In this project the exponential distribution is investigated in R and compare it with Central Limit Theorem. The mean of exponential distribution is 1/lambda and the standard deviation is also a function of 1/lambda. The exponential distribution is simulated in R with rexp(n,lambda), where lambda=0.2 for all of the simulations, sample size n = 40, and the number of simulation =1000.
A series of 1000 simulations is run to create a data set for comparison purpose. Each simulation contain 40 observations and the expoential distribution function will be set to rexp(40, 0.2) where 0.2 is lambda value.
Given data: n = 40; simNum = 1000; lambda = 0.2 For reproducibility, set seed = 22062024.
The code below executes the simulation to generate the data for the exponential distribution data
n = 40
lambda = 0.2
simNum = 1000
set.seed(22062024)
simExp = function(n, lambda){
mean(rexp(n,lambda))
}
simul = data.frame(ncol=2,nrow=simNum)
names(simul) = c("Sample","Mean")
for (i in 1:simNum)
{
simul[i,1] = i
simul[i,2] = simExp(n,lambda)
}
#check the data frame created
#the top 6
head(simul)
tail(simul)
We first find the sample mean as follows:
meanSample <- mean(simul$Mean)
meanSample
## [1] 5.033469
Next, the theoretical mean is evaluated by :
meanTheory <- 1/lambda
meanTheory
## [1] 5
We can see that the sample mean of 5.03 is close to the theoretical value of 5.

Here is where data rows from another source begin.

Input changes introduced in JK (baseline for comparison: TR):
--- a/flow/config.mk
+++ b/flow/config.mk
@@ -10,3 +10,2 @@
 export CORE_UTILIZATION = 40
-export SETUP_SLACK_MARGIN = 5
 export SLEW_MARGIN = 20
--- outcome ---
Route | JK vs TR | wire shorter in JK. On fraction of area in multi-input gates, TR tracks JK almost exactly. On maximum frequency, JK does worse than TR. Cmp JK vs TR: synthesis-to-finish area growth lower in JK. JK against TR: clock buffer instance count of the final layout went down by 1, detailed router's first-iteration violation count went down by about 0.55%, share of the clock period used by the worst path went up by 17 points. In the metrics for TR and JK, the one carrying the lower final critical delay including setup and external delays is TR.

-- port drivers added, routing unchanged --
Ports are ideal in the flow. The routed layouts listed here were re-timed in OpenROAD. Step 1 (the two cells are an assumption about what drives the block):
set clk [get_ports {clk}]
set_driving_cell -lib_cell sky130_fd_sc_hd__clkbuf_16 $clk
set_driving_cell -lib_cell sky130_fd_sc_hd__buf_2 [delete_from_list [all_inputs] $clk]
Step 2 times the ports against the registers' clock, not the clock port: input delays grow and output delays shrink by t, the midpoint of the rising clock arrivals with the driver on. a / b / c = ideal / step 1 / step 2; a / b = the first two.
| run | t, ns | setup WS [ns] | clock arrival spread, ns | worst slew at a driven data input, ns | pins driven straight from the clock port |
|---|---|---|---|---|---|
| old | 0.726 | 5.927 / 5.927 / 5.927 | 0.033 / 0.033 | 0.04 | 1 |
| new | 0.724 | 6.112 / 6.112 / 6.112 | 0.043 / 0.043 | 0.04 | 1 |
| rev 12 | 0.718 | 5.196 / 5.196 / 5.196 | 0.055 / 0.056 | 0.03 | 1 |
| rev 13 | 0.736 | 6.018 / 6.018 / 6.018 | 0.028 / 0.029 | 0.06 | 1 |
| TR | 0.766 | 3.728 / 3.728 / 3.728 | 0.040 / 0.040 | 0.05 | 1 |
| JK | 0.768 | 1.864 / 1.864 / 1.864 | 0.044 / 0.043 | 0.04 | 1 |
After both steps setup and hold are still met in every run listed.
Source: an optimization exercise on an open RTL-to-GDS flow (aim: small area and a short achievable clock period). Production flows keep margins and buffers that such runs may drop. RTL that was checked went through simulation tests only; none was proved equivalent to the original. The RTL of runs 1 to 3 was laid out without a check of its function. Power figures rest on the tool's default switching activity, not on a simulated workload.

## flow/run.sh

```bash
#!/bin/bash
# ORFS's synthesis as synth_recipe.tcl runs it, except that the full/half
# adder extraction is skipped and ABC maps with flow/abc.script; then the
# standard layout with plain buf_1 cells as port buffers.
set -euo pipefail
W=$PWD
{
  cat <<EOT
proc extract_fa {args} {}
proc abc {args} {
  set i [lsearch -exact \$args -script]
  lset args [expr {\$i + 1}] $W/flow/abc.script
  yosys abc {*}\$args
}
EOT
  cat synth_recipe.tcl
} > synth_custom.tcl
bash standard.sh SYNTH_SCRIPT=$W/synth_custom.tcl synth > synth.log 2>&1
BUFFER_PORTS_ARGS="-buffer_cell sky130_fd_sc_hd__buf_1" bash standard.sh finish > layout.log 2>&1
```

## flow/abc.script

```
strash; &get -n; &st; &syn2; &dch; &nf; &put; topo; stime -c
```

## standard.sh

```bash
#!/bin/bash
# synth_recipe.tcl (not shown) runs the flow's synth.tcl, then flattens the netlist and writes it again
# the make line also repeats each setting of config.mk as NAME=value (left out here)
make -C /OpenROAD-flow-scripts/flow DESIGN_CONFIG=/design/flow/config.mk WORK_HOME=/design/flow/orfs CLKGATE_MAP_FILE= SYNTH_SCRIPT=/design/flow/synth_recipe.tcl "${@:-finish}"
```

## config.mk

```make
export PLATFORM = sky130hd
export DESIGN_NAME = ex_stage
export DESIGN_NICKNAME = ex_stage
export VERILOG_FILES = /design/flow/design.v
export SDC_FILE = /design/flow/constraint.sdc
export NUM_CORES = 4
export LEC_CHECK = 0
export CAP_MARGIN = 20
export CORE_MARGIN = 2
export CORE_UTILIZATION = 40
export SETUP_SLACK_MARGIN = 2.5
export SLEW_MARGIN = 20
```

## constraint.sdc

```tcl
create_clock -name core_clock -period 5.0 [get_ports {clk}]
set_input_delay 1.0000 -clock core_clock [delete_from_list [all_inputs] [get_ports {clk}]]
set_output_delay 1.0000 -clock core_clock [all_outputs]
set_load 0.01 [all_outputs]
```
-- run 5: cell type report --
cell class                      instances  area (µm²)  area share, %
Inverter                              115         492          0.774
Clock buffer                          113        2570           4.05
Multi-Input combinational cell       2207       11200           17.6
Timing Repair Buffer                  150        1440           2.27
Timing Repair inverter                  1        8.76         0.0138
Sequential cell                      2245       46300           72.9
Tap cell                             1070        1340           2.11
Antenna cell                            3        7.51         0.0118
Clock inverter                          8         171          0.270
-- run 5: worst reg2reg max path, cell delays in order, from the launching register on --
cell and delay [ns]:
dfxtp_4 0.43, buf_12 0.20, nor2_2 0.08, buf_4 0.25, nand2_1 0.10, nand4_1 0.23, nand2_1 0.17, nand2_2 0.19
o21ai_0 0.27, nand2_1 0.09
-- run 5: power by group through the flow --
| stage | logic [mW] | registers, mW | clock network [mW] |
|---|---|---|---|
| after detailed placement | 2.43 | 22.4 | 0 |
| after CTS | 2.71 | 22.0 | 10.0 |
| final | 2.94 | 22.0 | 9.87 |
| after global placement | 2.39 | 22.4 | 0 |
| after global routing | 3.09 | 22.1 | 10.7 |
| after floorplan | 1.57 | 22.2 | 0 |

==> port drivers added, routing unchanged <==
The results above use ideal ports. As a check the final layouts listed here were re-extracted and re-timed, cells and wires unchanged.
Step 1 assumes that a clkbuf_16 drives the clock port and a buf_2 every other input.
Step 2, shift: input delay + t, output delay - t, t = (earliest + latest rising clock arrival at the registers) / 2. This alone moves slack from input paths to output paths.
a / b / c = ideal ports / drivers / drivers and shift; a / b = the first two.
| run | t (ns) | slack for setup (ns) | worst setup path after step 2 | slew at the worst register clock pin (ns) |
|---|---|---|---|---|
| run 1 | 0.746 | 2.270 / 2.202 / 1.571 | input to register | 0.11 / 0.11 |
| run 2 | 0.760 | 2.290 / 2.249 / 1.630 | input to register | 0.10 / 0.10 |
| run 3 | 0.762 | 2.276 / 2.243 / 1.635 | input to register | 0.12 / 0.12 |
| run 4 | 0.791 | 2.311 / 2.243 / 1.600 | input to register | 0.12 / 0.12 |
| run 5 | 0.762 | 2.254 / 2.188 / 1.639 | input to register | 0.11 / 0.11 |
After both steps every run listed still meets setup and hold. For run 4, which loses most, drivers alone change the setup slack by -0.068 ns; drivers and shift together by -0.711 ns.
This design comes from an exercise in tuning for small area and a short achievable clock period on the open sky130 flow, not from production work.
Function was checked by simulation only, so behaviour that the tests miss may differ from the original.

==> flow/design.v (excerpt) <==
module conv3x3_mac
(
    input  logic                             clk,
    input  logic                             reset,
    input  logic                             conv_en,
    input  logic [9*16-1:0] filter_taps,
    input  logic [9*16-1:0] window_taps,
    output logic [16-1:0]           out_data,
    output logic                             out_we
);
    logic [143:0] f_q;
    logic [3:0] vld;
    logic [396:0] r2_q;
    logic [88:0] r3_q;
    logic [34:0] sum_a, sum_b;
    logic [7:0] one_0, two_0, neg_0;
    logic [7:0] one_d0, two_d0, neg_d0;
    logic [7:0] one_1, two_1, neg_1;
    logic [7:0] one_d1, two_d1, neg_d1;
    logic [7:0] one_2, two_2, neg_2;
    logic [7:0] one_d2, two_d2, neg_d2;
    logic [7:0] one_3, two_3, neg_3;
    logic [7:0] one_d3, two_d3, neg_d3;
    logic [7:0] one_4, two_4, neg_4;
    logic [7:0] one_d4, two_d4, neg_d4;
    logic [7:0] one_5, two_5, neg_5;
    logic [7:0] one_d5, two_d5, neg_d5;
    logic [7:0] one_6, two_6, neg_6;
    logic [7:0] one_d6, two_d6, neg_d6;
    logic [7:0] one_7, two_7, neg_7;
    logic [7:0] one_d7, two_d7, neg_d7;
    logic [7:0] one_8, two_8, neg_8;
    logic [7:0] one_d8, two_d8, neg_d8;
    logic [16:0] pp_0_0;
    logic [16:0] pp_0_1;
    logic [16:0] pp_0_2;
    logic [16:0] pp_0_3;
    logic [16:0] pp_0_4;
  ...
export LEC_CHECK = 0
export ABC_AREA = 1
export CAP_MARGIN = 20
export CORE_MARGIN = 2
export CORE_UTILIZATION = 55
export PLACE_DENSITY = 0.8
export SETUP_SLACK_MARGIN = 5
export SLEW_MARGIN = 20
export SYNTH_HIERARCHICAL = 1
create_clock -name core_clock -period 8.5 [get_ports {clk}]
standard.sh (not shown) runs the stock make flow with config.mk's settings and CLKGATE_MAP_FILE= SYNTH_SCRIPT=/design/flow/synth_recipe.tcl, a recipe that flattens the netlist after the stock synthesis.
==> flow/flow/run.sh <==
#!/bin/bash
# Layout flow: the standard ORFS flow (standard synthesis unchanged),
# except that buffer_ports makes the input and output port buffers from the
# smallest buffer, sky130_fd_sc_hd__buf_1, which the resizer may still size
# up where timing needs it. Each ORFS step keeps its own log under
# orfs/logs/; make's own output goes to flow_make.log here.
set -euo pipefail
bash standard.sh BUFFER_PORTS_ARGS="-buffer_cell sky130_fd_sc_hd__buf_1" finish > flow_make.log 2>&1
Rerun with:
- CORE_UTILIZATION: 55 -> 45
- GPL_ROUTABILITY_DRIVEN: default -> 0
- PLACE_DENSITY: 0.8 -> default
The changed run completed without violations.
Core utilization decreases by 11 points.
Setup slack improved by 0.077 ns.
Final area went up by 0.48%.
Wire length falls by 1.4%.
Register-to-register slack improved by 0.08 ns.
Die area rose by 22%.
Synthesized area is unchanged.
Hold slack gets better by 0.0043 ns.

Starting RTL as in the previous note.
## conv3x3_mac
module conv3x3_mac
(
    input  logic                             clk,
    input  logic                             reset,
    input  logic                             conv_en,
    input  logic [9*16-1:0] filter_taps,
    input  logic [9*16-1:0] window_taps,
    output logic [16-1:0]           out_data,
    output logic                             out_we
);
clock: 8.5 ns
lec_check: 0
abc_area: 1
cap_margin: 20
core_margin: 2
core_utilization: 55
cts_cluster_size: 40
gpl_routability_driven: 0
setup_slack_margin: 5
slew_margin: 20
synth_hierarchical: 1
Scripts as last shown in full above: flow/flow/run.sh
Then changed:
--- a/flow/config.mk
+++ b/flow/config.mk
@@ -10,4 +10,3 @@
 export CORE_MARGIN = 2
-export CORE_UTILIZATION = 55
-export CTS_CLUSTER_SIZE = 40
+export CORE_UTILIZATION = 65
 export GPL_ROUTABILITY_DRIVEN = 0
Outcome:
- The new run passed the timing, design-rule and antenna checks
- clock-buffer cell count falls by 4
- maximum frequency goes down by a few percent
- utilization grows by 11 points

conv3x3_mac again, from the RTL that the note above started with.
==> flow/design.v (excerpt) <==
module conv3x3_mac
(
    input  logic                             clk,
    input  logic                             reset,
    input  logic                             conv_en,
    input  logic [9*16-1:0] filter_taps,
    input  logic [9*16-1:0] window_taps,
    output logic [16-1:0]           out_data,
    output logic                             out_we
);
Settings: LEC_CHECK=0, ABC_AREA=1, CAP_MARGIN=20, CORE_MARGIN=2, CORE_UTILIZATION=55, CTS_CLUSTER_SIZE=24, GPL_ROUTABILITY_DRIVEN=0, SETUP_SLACK_MARGIN=5, SLEW_MARGIN=20, SYNTH_HIERARCHICAL=1; clock period 8.5 ns.
Scripts as last shown in full above: flow/flow/run.sh
Edit:
CTS_CLUSTER_SIZE = default   (was 24)
Result:
- The changed run finished clean
- utilization stays the same
- via count is unchanged
- count of clock-buffer cells in the layout is unchanged
- sequential share of layout area does not change
- final area is unchanged
- die area stays the same
- global-route usage does not change
- wire length is unchanged
- worst setup slack is unchanged

## port drivers added, routing unchanged
The flow's constraints put no driver on any port. The routed layouts listed below were extracted and timed again, unchanged, in two steps. Step 1 (the two cells are an assumption about what drives the block):
set clk [get_ports {clk}]
set_driving_cell -lib_cell sky130_fd_sc_hd__clkbuf_16 $clk
set_driving_cell -lib_cell sky130_fd_sc_hd__buf_2 [delete_from_list [all_inputs] $clk]
Step 2 adds t to the input delays and takes it off the output delays; t is the mean of the earliest and latest rising clock arrival at the registers after step 1. Input paths then give back, and output paths get back, about the clock's delay inside the block. a / b / c = ideal ports / drivers / drivers and shift; a / b = the first two.
| run | t, ns | setup slack, ns | worst register clock-pin slew, ns |
|---|---|---|---|
| the first run of note 1 | 0.799 | 4.971 / 4.971 / 4.971 | 0.07 / 0.07 |
| the second run of note 1 | 0.836 | 5.049 / 5.049 / 5.049 | 0.07 / 0.07 |
| the first run of note 2 | 0.810 | 5.018 / 5.018 / 5.018 | 0.07 / 0.07 |
| the second run of note 2 | 0.782 | 4.816 / 4.816 / 4.816 | 0.07 / 0.07 |
| the first run of note 3 | 0.811 | 5.000 / 5.000 / 5.000 | 0.07 / 0.07 |
| the second run of note 3 | 0.811 | 5.000 / 5.000 / 5.000 | 0.07 / 0.07 |
After both steps every run listed still meets setup and hold.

Then, we make a plot(Histogram) for the exponential distributions of the sample means. Herein, the Sample and theoretical means are showcased on the plot with distinct colored lines.
hist(simul$Mean, breaks = 30, prob = TRUE,col = "green",
main="Exponential Distribution of Sample Means",
xlab="Means of 40 Simulated Samples", ylab = "Counts")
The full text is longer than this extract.